In our quest to find a cure to COVID-19, we are learning the normal rules of supply and demand aren’t working. Americans—and the world—are desperate for a cure to this virus. And in order for that to happen, we need to develop a resilient medical supply chain here in the U.S. that can be the global leader for new therapies and medical cures—one that reduces our reliance on products manufactured in China.
That requires more private investment and a nimbler manufacturing system than we have today.
Here’s how we’d fix it:
First, we must attract private capital investment in critical therapeutic areas to give the global population a head-start on the next outbreak. GOP members of the Ways and Means Committee have developed three steps to expand our capacity to develop cutting-edge cures and medicines:
- Direct investment toward innovative, smaller firms.
- Eliminate roadblocks for investors to finance these biotech companies.
- Make it easier for there to be greater and earlier investment in these life-saving cures.
Our country’s smallest biotech firms are some of the biggest innovators. These small research firms are on the frontlines of this battle, engaging in the most innovative aspects of infectious disease drug development without any previously FDA-approved products.
We need to do more to help them raise the funds they need to make these discoveries. Our legislation will direct investment towards these smaller firms, helping them raise the funds needed to continue doing this life-saving work.
Further, because small firms have no revenues, they cannot benefit from the normal tax incentives companies use to reduce their taxable income – like tax credits or expensing research and development (R&D) costs. They also have a harder time attracting outside investors who do not see a substantial upside to an investment in a firm that may never generate profits. Congress needs to make it easier for these innovators to raise money and bring these cures to market.
We also need to allow greater and earlier investment toward cures. Our tax system should make it easier to unite those developing these cures and those looking to invest in these medicines. Our legislation provides greater flexibility so that financial support for certain drug development firms isn’t discouraged by risk.
If these firms eventually lose money, investors in these firms would be able to use their share of the firm’s losses or R&D tax credits to offset income from other investments. This makes supporting these innovators more attractive. This small tweak will make a big difference in attracting investment to these cures.
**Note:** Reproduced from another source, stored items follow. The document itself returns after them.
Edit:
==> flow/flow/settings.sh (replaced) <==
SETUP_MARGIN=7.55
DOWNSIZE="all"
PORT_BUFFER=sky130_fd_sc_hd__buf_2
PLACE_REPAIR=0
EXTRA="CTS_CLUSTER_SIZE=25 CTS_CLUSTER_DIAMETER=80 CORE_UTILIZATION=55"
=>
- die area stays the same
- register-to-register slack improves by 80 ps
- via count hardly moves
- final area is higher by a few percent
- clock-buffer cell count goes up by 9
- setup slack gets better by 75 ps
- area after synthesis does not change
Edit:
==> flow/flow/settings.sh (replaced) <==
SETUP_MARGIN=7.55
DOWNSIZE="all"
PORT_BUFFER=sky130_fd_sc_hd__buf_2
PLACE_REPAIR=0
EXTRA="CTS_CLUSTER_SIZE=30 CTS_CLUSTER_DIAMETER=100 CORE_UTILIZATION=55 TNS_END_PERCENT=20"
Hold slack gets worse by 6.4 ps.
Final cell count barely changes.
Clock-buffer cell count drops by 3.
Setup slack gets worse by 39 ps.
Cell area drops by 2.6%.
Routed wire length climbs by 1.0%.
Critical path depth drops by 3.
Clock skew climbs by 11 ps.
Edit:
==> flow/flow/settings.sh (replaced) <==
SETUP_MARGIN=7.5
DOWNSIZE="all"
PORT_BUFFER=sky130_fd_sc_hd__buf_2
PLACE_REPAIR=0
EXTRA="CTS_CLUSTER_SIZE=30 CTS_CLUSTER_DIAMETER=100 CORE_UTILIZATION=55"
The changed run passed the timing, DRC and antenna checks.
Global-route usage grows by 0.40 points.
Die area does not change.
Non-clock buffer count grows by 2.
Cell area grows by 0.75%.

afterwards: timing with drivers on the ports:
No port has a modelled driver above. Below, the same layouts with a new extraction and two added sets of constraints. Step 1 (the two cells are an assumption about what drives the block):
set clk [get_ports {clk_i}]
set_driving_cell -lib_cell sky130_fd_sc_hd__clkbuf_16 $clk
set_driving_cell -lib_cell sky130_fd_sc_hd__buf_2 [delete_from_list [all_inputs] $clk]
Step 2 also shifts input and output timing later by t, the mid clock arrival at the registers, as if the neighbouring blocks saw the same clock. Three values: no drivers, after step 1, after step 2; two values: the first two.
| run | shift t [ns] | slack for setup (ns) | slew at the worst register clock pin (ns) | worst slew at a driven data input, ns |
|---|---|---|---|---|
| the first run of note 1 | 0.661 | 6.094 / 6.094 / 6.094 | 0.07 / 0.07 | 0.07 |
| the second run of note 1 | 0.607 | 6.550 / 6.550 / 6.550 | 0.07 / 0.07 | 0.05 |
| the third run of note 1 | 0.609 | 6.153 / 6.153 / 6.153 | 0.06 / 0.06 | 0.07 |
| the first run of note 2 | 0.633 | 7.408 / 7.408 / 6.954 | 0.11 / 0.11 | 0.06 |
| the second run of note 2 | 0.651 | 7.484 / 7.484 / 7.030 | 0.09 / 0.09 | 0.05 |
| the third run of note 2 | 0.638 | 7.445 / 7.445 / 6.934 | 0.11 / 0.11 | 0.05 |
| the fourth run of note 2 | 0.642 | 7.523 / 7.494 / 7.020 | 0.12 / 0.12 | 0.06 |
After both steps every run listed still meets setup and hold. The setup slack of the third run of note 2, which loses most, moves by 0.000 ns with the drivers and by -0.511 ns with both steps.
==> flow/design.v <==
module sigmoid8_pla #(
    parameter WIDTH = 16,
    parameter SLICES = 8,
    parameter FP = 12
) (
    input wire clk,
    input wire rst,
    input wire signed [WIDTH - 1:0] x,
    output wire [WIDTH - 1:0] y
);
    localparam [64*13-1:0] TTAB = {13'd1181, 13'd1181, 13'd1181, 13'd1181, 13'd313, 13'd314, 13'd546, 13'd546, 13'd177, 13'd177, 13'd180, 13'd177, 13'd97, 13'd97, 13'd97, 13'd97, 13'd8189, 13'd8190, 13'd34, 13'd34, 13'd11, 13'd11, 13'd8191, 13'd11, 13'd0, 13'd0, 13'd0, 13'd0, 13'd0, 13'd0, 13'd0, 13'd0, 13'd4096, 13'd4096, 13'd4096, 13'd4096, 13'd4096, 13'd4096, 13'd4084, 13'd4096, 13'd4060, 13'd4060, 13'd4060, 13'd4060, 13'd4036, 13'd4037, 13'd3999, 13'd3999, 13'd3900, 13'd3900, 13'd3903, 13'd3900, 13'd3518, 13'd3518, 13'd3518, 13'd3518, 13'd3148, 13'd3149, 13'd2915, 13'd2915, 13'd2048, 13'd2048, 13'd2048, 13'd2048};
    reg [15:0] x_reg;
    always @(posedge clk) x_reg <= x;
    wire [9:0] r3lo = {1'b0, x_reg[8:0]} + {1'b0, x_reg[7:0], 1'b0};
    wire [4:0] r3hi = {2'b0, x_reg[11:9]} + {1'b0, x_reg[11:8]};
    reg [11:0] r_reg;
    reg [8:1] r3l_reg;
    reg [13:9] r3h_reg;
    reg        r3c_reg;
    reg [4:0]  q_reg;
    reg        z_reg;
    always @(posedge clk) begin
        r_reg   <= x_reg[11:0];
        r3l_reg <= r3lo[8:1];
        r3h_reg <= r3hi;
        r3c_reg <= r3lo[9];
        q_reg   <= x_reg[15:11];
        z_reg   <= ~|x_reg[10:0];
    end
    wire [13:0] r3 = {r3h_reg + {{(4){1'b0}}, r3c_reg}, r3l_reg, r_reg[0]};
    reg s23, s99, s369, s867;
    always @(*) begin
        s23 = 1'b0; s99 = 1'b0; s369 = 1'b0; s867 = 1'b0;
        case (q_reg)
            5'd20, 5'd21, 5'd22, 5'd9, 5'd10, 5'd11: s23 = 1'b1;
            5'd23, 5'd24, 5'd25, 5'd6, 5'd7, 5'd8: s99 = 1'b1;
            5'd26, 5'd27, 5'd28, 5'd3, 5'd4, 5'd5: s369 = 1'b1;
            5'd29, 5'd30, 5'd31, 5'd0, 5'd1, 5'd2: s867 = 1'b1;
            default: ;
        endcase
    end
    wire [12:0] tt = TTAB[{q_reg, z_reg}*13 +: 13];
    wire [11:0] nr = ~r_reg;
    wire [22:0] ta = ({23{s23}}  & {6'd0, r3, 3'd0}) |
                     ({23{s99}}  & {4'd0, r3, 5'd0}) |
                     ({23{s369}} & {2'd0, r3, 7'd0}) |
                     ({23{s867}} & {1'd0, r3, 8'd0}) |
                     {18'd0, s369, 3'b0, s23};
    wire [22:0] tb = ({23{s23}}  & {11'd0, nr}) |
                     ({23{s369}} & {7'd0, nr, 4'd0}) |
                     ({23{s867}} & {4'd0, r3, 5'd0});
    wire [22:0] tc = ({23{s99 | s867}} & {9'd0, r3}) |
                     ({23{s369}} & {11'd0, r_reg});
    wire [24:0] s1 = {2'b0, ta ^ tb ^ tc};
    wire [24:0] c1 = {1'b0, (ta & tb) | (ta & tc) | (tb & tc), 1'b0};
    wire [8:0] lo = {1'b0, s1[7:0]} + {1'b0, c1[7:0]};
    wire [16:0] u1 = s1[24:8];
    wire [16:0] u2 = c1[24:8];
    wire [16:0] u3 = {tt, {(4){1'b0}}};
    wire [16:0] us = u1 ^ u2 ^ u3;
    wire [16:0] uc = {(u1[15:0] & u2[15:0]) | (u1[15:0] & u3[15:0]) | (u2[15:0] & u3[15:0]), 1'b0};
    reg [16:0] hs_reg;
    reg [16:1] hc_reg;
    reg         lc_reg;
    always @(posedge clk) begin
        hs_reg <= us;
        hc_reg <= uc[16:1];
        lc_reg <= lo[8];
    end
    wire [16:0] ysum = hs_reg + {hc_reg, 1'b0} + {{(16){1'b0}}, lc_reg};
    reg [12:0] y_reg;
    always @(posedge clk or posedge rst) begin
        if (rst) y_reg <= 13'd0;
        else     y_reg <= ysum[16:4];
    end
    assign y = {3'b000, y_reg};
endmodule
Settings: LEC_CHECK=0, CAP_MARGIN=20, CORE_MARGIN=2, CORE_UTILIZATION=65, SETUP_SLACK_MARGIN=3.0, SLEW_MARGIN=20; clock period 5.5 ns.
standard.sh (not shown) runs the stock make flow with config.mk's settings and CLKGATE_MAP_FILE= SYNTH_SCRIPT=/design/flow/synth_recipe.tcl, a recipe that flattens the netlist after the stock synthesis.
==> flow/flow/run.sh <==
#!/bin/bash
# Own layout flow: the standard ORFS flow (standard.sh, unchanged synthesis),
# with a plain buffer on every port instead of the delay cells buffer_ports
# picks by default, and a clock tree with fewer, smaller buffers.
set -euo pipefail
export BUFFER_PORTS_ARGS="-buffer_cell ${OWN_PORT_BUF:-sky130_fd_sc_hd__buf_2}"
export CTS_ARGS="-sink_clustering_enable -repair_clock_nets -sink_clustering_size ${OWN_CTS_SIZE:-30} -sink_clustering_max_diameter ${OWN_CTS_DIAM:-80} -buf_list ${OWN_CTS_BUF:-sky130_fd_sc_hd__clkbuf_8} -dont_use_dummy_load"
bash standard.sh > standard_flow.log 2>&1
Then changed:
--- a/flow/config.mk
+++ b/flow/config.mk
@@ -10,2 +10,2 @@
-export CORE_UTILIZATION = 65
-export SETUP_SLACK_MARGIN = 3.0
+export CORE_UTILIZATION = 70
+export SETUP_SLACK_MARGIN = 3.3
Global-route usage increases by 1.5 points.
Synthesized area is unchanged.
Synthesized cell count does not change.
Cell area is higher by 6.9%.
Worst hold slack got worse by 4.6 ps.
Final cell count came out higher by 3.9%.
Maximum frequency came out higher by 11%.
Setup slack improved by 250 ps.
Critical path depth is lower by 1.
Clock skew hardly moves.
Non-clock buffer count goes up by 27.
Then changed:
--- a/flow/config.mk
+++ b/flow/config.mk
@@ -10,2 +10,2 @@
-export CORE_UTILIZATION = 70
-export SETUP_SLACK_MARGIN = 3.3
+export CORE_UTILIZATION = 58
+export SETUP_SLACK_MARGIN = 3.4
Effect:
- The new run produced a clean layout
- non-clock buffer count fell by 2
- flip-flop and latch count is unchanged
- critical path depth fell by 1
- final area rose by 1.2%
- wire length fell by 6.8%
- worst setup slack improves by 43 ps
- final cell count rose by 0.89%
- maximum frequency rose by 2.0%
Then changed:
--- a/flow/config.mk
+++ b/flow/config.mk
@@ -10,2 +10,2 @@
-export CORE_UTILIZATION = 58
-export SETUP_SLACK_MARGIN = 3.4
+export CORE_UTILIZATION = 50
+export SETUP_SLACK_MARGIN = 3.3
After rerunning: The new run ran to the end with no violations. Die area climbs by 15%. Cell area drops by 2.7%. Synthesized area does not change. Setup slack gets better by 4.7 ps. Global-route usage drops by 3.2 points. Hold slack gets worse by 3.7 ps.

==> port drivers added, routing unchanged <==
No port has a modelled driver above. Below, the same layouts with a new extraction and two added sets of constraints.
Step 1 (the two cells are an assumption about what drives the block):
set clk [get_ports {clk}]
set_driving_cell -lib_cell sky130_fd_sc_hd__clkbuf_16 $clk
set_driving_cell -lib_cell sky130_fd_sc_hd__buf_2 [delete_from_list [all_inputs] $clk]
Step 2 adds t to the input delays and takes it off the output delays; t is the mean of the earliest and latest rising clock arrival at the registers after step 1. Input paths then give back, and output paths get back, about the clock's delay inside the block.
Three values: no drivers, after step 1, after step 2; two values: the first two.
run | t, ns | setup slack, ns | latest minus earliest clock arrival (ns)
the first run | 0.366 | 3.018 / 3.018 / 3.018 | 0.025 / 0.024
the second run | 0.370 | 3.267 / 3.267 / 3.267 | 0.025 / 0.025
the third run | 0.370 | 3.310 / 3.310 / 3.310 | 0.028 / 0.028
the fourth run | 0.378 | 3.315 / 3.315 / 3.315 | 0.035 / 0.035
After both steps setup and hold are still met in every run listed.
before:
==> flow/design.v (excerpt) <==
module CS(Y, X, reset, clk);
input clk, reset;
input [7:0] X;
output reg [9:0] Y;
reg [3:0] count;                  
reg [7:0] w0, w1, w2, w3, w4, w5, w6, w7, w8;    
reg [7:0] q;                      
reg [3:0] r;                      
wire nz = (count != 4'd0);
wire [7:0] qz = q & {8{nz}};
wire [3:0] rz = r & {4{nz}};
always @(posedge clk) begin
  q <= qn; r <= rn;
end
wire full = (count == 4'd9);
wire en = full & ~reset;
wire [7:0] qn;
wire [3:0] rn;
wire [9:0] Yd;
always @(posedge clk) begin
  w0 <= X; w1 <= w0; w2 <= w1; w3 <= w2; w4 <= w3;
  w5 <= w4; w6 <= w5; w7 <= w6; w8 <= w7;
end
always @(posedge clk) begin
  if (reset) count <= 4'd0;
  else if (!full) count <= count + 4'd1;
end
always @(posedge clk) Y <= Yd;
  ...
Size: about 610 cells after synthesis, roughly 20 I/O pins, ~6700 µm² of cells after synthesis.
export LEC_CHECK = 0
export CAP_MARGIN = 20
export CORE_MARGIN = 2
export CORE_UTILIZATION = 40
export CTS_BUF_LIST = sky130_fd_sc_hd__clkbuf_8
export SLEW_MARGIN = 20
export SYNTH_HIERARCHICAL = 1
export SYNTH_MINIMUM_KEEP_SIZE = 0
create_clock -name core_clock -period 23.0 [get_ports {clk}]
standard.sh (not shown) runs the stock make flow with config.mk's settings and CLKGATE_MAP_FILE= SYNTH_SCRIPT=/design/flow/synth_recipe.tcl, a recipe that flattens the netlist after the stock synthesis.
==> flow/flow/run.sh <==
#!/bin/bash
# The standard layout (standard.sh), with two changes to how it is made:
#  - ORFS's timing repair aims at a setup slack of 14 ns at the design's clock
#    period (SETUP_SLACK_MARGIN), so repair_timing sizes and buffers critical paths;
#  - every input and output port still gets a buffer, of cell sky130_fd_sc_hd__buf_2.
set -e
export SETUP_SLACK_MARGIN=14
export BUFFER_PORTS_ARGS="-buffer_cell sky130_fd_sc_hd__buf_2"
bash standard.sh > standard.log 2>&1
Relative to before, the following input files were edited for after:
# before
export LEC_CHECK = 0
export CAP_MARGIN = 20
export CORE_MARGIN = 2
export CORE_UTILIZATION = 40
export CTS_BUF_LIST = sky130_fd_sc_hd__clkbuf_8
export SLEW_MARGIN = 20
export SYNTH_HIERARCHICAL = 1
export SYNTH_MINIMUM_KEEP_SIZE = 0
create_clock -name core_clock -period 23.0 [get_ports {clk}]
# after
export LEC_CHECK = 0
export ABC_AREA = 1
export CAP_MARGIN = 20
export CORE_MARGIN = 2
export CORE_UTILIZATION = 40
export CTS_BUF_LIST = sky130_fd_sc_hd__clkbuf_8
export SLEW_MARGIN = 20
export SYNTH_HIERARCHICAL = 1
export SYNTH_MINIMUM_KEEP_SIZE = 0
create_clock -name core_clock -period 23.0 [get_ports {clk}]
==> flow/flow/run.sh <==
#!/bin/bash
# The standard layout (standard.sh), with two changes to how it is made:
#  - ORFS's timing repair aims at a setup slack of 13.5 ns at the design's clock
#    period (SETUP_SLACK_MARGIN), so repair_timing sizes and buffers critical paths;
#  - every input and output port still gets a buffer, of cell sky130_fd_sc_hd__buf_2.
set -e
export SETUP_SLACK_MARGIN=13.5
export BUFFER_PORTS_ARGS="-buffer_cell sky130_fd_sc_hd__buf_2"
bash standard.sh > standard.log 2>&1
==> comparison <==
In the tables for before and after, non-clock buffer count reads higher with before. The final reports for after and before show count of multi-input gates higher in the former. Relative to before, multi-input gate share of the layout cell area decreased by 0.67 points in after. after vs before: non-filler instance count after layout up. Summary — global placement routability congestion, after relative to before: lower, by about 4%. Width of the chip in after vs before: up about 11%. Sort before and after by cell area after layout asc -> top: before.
Second, we must shift to advanced manufacturing. Top scientists from the Food and Drug Administration said “advanced manufacturing” – which means to utilize new and emerging approaches to enhance the making of cures and treatments – will help increase the production and invention of new medical breakthroughs. Whether through 3D printing for medical devices or advancing new gene therapies, advanced manufacturing “enables innovation,” boosts efficiency, and improves “supply chain resiliency for medical products that provide wide-ranging public health benefits,” according to the FDA.
The FDA is right: There are tremendous benefits to advanced manufacturing for all Americans. That’s why House Republicans are working to advance legislation that would help deploy these new medical throughs, benefiting patients, medical providers, and the economy.
Ways and Means Republicans, led by Rep. Brad Wenstrup (R-OH), introduced the Domestic Medical and Drug Manufacturing Tax Credit. This legislation lowers the tax rate on the income from the domestic manufacturing and sales of active pharmaceutical ingredients and medical countermeasures – giving manufacturers more immediate capital to invest in advanced manufacturing.
By providing a credit of 10.5 percent of the net income from the sale of these important medical products, this effectively cuts the corporate tax rate of 21 percent in half on these domestically manufactured products.
The bill also creates a 30 percent tax credit for new investments in advanced manufacturing equipment or machinery used in the U.S. to manufacture drugs, medical devices, or biological products. The credit phases down to 20 percent in 2028, 10 percent in 2029, and phases out in 2030.